Training custom model on Jetson Nano doesnt work

Hello, I am running on a Jetson Nano, JetPack 4.6 and Ubuntu 18.04. I installed jetson-inference and ran the docker. Everything works fine except for training the detection model. At first I changed the shm-size to 2gb and then I got an error OSError: [Errno 12] cannot allocate memory. Then I tried mounting swap from the Jetson Hello AI world.
sudo systemctl disable nvzramconfig
sudo fallocate -l 4G /mnt/4GB.swap
sudo mkswap /mnt/4GB.swap
sudo swapon /mnt/4GB.swap
Now the jetson nano just freezes when training with a batch size of 2, workers = 1 and epochs = 1.

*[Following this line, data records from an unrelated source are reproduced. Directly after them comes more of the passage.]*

===== config.mk =====
export PLATFORM = sky130hd
export DESIGN_NAME = vavg_seq_flat
export DESIGN_NICKNAME = d
export VERILOG_FILES = /design/src/rtl/vavg_seq_if.sv /design/src/rtl/vavg_seq.sv /design/src/flat_wrapper.sv
export SDC_FILE = /design/constraint.sdc
export NUM_CORES = 1
export LEC_CHECK = 0
export ABC_AREA = 0
export CELL_PAD_IN_SITES_DETAIL_PLACEMENT = 2
export CELL_PAD_IN_SITES_GLOBAL_PLACEMENT = 2
export CORE_MARGIN = 5
export CORE_UTILIZATION = 29
export CTS_CLUSTER_SIZE = 8
export DETAILED_ROUTE_END_ITERATION = 7
export GPL_TIMING_DRIVEN = 0
export MAX_ROUTING_LAYER = met4
export PLACE_DENSITY_LB_ADDON = 0.1
export SLEW_MARGIN = 10
export SYNTH_ARGS = -nofsm -noshare
export SYNTH_HDL_FRONTEND = slang
export SYNTH_SLANG_ARGS = --single-unit

===== constraint.sdc =====
create_clock -name clk -period 5.3 [get_ports clk]
set_clock_uncertainty 0.2 [all_clocks]
set_input_delay 0.795 -clock clk [delete_from_list [all_inputs] [get_ports clk]]
set_output_delay 0.795 -clock clk [all_outputs]
set_load 0.005 [all_outputs]

===== src/rtl/vavg_seq_if.sv =====
// Operand/result handshake bundle for the sequential halfword averager.
interface vavg_seq_if #(
    parameter int unsigned NBEAT = 4
);
    logic                  in_valid;
    logic                  in_ready;
    logic                  in_uns;
    logic [32*NBEAT-1:0]   vra;
    logic [32*NBEAT-1:0]   vrb;
    logic                  out_valid;
    logic                  out_ready;
    logic [32*NBEAT-1:0]   vrt;
    logic                  busy;

    modport master (
        output in_valid, in_uns, vra, vrb, out_ready,
        input  in_ready, out_valid, vrt, busy
    );

    modport slave (
        input  in_valid, in_uns, vra, vrb, out_ready,
        output in_ready, out_valid, vrt, busy
    );
endinterface
===== config.mk =====
export PLATFORM = sky130hd
export DESIGN_NAME = restoring_divider_ctrl
export DESIGN_NICKNAME = d
export VERILOG_FILES = /design/src/rtl/divider_pkg.sv /design/src/rtl/div_sub_stage.sv /design/src/rtl/restoring_divider_ctrl.sv
export SDC_FILE = /design/constraint.sdc
export NUM_CORES = 1
export LEC_CHECK = 0
export CAP_MARGIN = 15
export CORE_MARGIN = 2
export CORE_UTILIZATION = 45
export DETAILED_ROUTE_END_ITERATION = 8
export DONT_BUFFER_PORTS = 1
export MAX_ROUTING_LAYER = met4
export PLACE_DENSITY_LB_ADDON = 0.12
export SLEW_MARGIN = 20
export SYNTH_ARGS = -nofsm -noshare
export SYNTH_HDL_FRONTEND = slang
export SYNTH_SLANG_ARGS = --single-unit

===== constraint.sdc =====
create_clock -name Clk -period 9.9 [get_ports Clk]
set_input_delay 1.98 -clock Clk [delete_from_list [all_inputs] [get_ports Clk]]
set_output_delay 1.98 -clock Clk [all_outputs]
set_load 0.02 [all_outputs]

===== src/rtl/divider_pkg.sv =====
// Shared definitions for the restoring divider: FSM states and default operand width.
package divider_pkg;

    localparam int unsigned DIV_WIDTH_DEFAULT = 8;

    typedef enum logic [1:0] {
        IDLE = 2'd0,
        RUN  = 2'd1,
        DONE = 2'd2
    } div_state_e;

endpackage


===== src/rtl/div_sub_stage.sv =====
// Combinational ripple borrow-chain subtractor: difference = minuend - subtrahend - borrow_in.
module div_sub_stage #(
    parameter int unsigned W = 9
) (
    output logic [W-1:0] difference,
    output logic         borrow_out,
    input  logic [W-1:0] minuend,
    input  logic [W-1:0] subtrahend,
    input  logic         borrow_in
);

    logic [W:0] borrow_c;

    always_comb begin
        borrow_c    = '0;
        difference  = '0;
        borrow_c[0] = borrow_in;
        for (int i = 0; i < int'(W); i++) begin
            difference[i]  = minuend[i] ^ subtrahend[i] ^ borrow_c[i];
            borrow_c[i+1]  = (~minuend[i] & subtrahend[i])
                           | (~(minuend[i] ^ subtrahend[i]) & borrow_c[i]);
        end
        borrow_out = borrow_c[W];
    end

endmodule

Worst case scenario, I train on my Windows PC but I am unsure of how to do that and if possible, I would want to train it on the Jetson Nano. Thanks!

Hi,

Please try it with --batch-size=1 and --workers=0.
Below is a related topic for your reference:

Thanks.

Hello, I tried that and tried doing sudo init 3 (sudo init 3 brings me to a dark screen and I am unable to do anything) and the screen continues to freeze, however, I noticed that the time on the top updates once at the 10 minute mark and then the process says killed.

Hi,

Killed is usually caused by running out of memory.
Thanks.

Hi @yjain0102, I believe if you press Ctrl+Alt+F1, Ctrl+Alt+F2, ect, it will bring you to a login prompt.

I’m not sure what this setting is or if you might want to change it back to the original (I had not needed to set this)

What is the command-line you are using to launch train_ssd.py, and what dataset are you using for training?